Uitspraak
1.Procesverloop in cassatie
2.Beoordeling van de cassatiemiddelen
3.Beslissing
22 oktober 2024.
Hoge Raad
In deze zaak heeft de Hoge Raad op 22 oktober 2024 uitspraak gedaan in een cassatieprocedure tegen een beslissing van het gerechtshof 's-Hertogenbosch van 1 november 2022. De zaak betreft een vordering tot ontneming van wederrechtelijk verkregen voordeel, waarbij de betrokkene, geboren in 1953, wordt beschuldigd van grootschalige verduistering van beleggingsgelden. De Hoge Raad heeft de klachten van de betrokkene over de uitspraak van het hof beoordeeld.
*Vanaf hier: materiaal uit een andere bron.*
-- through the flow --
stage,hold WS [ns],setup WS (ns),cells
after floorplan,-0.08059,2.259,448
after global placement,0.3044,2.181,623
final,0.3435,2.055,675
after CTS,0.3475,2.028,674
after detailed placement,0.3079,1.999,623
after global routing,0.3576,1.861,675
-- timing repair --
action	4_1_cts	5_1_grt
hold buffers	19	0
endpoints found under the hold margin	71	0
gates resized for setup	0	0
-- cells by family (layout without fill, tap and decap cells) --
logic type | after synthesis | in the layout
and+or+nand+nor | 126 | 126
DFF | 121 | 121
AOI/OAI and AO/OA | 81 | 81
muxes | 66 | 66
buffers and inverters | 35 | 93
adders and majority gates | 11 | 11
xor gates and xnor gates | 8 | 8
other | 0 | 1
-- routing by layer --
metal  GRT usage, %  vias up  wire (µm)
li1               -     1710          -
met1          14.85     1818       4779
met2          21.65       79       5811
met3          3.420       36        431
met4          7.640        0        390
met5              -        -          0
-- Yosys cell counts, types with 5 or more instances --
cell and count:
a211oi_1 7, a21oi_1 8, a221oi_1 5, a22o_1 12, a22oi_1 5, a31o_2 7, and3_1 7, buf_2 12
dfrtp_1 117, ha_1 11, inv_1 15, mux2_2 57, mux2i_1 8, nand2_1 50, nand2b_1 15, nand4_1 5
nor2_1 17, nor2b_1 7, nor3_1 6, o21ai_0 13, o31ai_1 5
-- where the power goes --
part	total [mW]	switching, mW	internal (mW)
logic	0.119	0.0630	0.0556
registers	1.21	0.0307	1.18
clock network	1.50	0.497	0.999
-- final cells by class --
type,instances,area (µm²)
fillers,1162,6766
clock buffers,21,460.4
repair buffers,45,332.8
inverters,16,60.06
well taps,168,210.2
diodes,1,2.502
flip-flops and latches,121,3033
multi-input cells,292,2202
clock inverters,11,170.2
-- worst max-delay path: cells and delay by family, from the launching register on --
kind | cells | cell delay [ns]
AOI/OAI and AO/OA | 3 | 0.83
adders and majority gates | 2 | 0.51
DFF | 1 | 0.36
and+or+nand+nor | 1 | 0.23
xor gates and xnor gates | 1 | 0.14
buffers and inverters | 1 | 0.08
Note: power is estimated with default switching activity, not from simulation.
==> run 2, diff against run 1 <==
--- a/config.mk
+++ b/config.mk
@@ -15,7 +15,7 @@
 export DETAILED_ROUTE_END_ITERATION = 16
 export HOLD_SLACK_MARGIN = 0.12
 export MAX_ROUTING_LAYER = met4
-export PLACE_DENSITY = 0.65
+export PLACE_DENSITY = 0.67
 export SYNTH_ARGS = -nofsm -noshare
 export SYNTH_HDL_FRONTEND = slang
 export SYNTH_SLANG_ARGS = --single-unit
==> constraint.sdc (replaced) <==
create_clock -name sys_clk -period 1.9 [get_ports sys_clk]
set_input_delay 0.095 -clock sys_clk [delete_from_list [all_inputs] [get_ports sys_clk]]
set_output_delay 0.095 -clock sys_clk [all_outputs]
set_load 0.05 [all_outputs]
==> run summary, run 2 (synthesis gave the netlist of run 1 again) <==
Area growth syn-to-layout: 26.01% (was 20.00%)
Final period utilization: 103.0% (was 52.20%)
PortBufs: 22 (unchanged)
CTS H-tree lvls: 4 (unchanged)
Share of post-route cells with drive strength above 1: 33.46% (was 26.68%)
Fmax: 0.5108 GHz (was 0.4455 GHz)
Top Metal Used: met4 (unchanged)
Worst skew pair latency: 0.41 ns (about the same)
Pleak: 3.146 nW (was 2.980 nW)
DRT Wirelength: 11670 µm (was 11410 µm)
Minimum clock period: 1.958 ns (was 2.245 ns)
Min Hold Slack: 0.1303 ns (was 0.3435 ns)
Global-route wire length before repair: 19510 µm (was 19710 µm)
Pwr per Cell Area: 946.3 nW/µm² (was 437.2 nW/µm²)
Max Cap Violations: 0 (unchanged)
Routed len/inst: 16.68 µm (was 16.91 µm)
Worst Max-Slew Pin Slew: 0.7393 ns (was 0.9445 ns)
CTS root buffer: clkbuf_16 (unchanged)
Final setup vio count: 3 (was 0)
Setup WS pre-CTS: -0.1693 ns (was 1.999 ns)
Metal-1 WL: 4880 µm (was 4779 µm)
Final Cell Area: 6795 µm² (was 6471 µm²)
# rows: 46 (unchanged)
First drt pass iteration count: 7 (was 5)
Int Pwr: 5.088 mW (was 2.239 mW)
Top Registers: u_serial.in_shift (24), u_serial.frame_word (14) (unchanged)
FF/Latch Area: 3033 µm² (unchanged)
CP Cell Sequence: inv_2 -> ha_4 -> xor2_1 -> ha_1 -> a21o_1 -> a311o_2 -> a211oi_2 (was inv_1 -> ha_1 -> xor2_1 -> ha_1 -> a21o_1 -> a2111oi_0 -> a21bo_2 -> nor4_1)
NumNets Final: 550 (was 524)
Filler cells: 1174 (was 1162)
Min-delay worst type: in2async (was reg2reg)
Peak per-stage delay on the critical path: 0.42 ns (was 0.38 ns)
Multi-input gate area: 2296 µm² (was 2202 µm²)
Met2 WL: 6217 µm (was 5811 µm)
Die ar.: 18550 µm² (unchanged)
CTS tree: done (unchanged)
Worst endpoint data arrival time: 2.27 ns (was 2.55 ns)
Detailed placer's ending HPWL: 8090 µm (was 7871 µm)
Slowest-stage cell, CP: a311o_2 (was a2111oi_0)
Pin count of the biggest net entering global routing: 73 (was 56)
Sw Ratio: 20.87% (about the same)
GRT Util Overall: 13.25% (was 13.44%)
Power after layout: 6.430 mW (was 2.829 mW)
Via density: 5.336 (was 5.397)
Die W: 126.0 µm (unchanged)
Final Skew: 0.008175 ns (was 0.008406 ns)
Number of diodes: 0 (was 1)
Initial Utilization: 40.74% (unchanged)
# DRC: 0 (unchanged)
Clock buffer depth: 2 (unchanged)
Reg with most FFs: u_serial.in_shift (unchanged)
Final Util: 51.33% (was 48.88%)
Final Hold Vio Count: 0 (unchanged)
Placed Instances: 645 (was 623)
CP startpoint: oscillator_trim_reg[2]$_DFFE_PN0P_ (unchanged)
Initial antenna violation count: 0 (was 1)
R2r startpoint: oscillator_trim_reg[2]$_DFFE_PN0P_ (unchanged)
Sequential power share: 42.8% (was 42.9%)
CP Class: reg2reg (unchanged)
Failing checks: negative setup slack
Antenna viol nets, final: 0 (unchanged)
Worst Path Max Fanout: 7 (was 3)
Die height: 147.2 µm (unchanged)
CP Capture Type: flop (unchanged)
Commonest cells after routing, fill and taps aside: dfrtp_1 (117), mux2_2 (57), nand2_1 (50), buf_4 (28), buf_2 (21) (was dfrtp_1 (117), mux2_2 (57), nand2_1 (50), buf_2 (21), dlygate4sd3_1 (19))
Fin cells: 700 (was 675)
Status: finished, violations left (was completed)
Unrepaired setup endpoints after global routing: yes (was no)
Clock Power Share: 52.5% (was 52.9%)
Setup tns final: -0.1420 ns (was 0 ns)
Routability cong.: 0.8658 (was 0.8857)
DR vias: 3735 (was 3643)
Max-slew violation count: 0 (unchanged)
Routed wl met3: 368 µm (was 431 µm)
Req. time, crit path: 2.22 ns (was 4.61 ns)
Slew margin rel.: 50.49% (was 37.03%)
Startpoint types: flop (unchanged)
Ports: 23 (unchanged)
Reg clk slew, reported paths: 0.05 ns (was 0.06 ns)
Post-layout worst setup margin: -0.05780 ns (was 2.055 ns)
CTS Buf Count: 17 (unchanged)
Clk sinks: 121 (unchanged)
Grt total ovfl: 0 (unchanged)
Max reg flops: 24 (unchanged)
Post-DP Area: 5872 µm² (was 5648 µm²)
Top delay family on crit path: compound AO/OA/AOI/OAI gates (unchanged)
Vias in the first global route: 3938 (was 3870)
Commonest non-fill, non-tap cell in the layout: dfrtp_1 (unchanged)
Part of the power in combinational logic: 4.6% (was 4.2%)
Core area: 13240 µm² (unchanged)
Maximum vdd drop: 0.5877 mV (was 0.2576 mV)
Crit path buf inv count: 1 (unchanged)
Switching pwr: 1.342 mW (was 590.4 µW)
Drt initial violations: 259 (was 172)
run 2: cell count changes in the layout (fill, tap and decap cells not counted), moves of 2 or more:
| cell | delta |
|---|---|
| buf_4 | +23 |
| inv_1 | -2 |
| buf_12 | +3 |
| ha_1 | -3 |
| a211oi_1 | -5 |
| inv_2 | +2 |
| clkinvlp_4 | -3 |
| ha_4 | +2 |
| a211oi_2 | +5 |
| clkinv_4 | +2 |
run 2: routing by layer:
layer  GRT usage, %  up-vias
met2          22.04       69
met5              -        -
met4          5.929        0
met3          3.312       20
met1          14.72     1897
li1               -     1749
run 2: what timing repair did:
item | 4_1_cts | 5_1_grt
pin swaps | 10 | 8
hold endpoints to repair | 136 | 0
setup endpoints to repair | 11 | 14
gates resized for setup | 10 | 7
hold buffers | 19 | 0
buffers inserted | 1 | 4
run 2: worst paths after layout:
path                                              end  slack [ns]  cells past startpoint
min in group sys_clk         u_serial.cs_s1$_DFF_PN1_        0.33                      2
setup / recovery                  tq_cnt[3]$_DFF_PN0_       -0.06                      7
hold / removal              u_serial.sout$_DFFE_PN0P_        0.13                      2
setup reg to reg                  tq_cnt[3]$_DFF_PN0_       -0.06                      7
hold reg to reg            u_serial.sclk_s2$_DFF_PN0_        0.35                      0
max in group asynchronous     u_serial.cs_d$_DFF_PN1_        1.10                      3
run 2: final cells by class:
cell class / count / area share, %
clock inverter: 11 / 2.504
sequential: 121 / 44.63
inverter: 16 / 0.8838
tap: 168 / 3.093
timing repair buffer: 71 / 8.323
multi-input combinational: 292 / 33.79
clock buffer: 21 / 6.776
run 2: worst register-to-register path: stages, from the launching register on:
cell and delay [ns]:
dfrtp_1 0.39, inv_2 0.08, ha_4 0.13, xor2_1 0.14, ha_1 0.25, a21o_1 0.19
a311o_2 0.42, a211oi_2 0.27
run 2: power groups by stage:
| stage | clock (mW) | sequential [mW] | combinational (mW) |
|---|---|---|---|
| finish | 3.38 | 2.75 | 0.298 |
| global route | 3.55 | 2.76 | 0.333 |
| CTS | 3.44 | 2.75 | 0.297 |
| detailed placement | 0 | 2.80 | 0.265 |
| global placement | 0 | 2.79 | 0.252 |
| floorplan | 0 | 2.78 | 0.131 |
De centrale vragen waren of het hof terecht heeft geoordeeld dat het bedrag dat de betrokkene zou hebben verduisterd als wederrechtelijk verkregen voordeel van hem persoonlijk kan worden aangemerkt, en of het hof terecht heeft vastgesteld dat niet aannemelijk is geworden dat dit voordeel aan de betrokkene en medebetrokkene is komen te ontvallen, met uitzondering van een bedrag van € 42.352,39. De Hoge Raad heeft geoordeeld dat de klachten niet kunnen leiden tot vernietiging van de uitspraak van het hof. Dit oordeel is niet gemotiveerd, omdat het niet nodig was om vragen te beantwoorden die van belang zijn voor de eenheid of de ontwikkeling van het recht, zoals vermeld in artikel 81 lid 1 van de Wet op de rechterlijke organisatie. De Hoge Raad heeft het beroep van de betrokkene verworpen.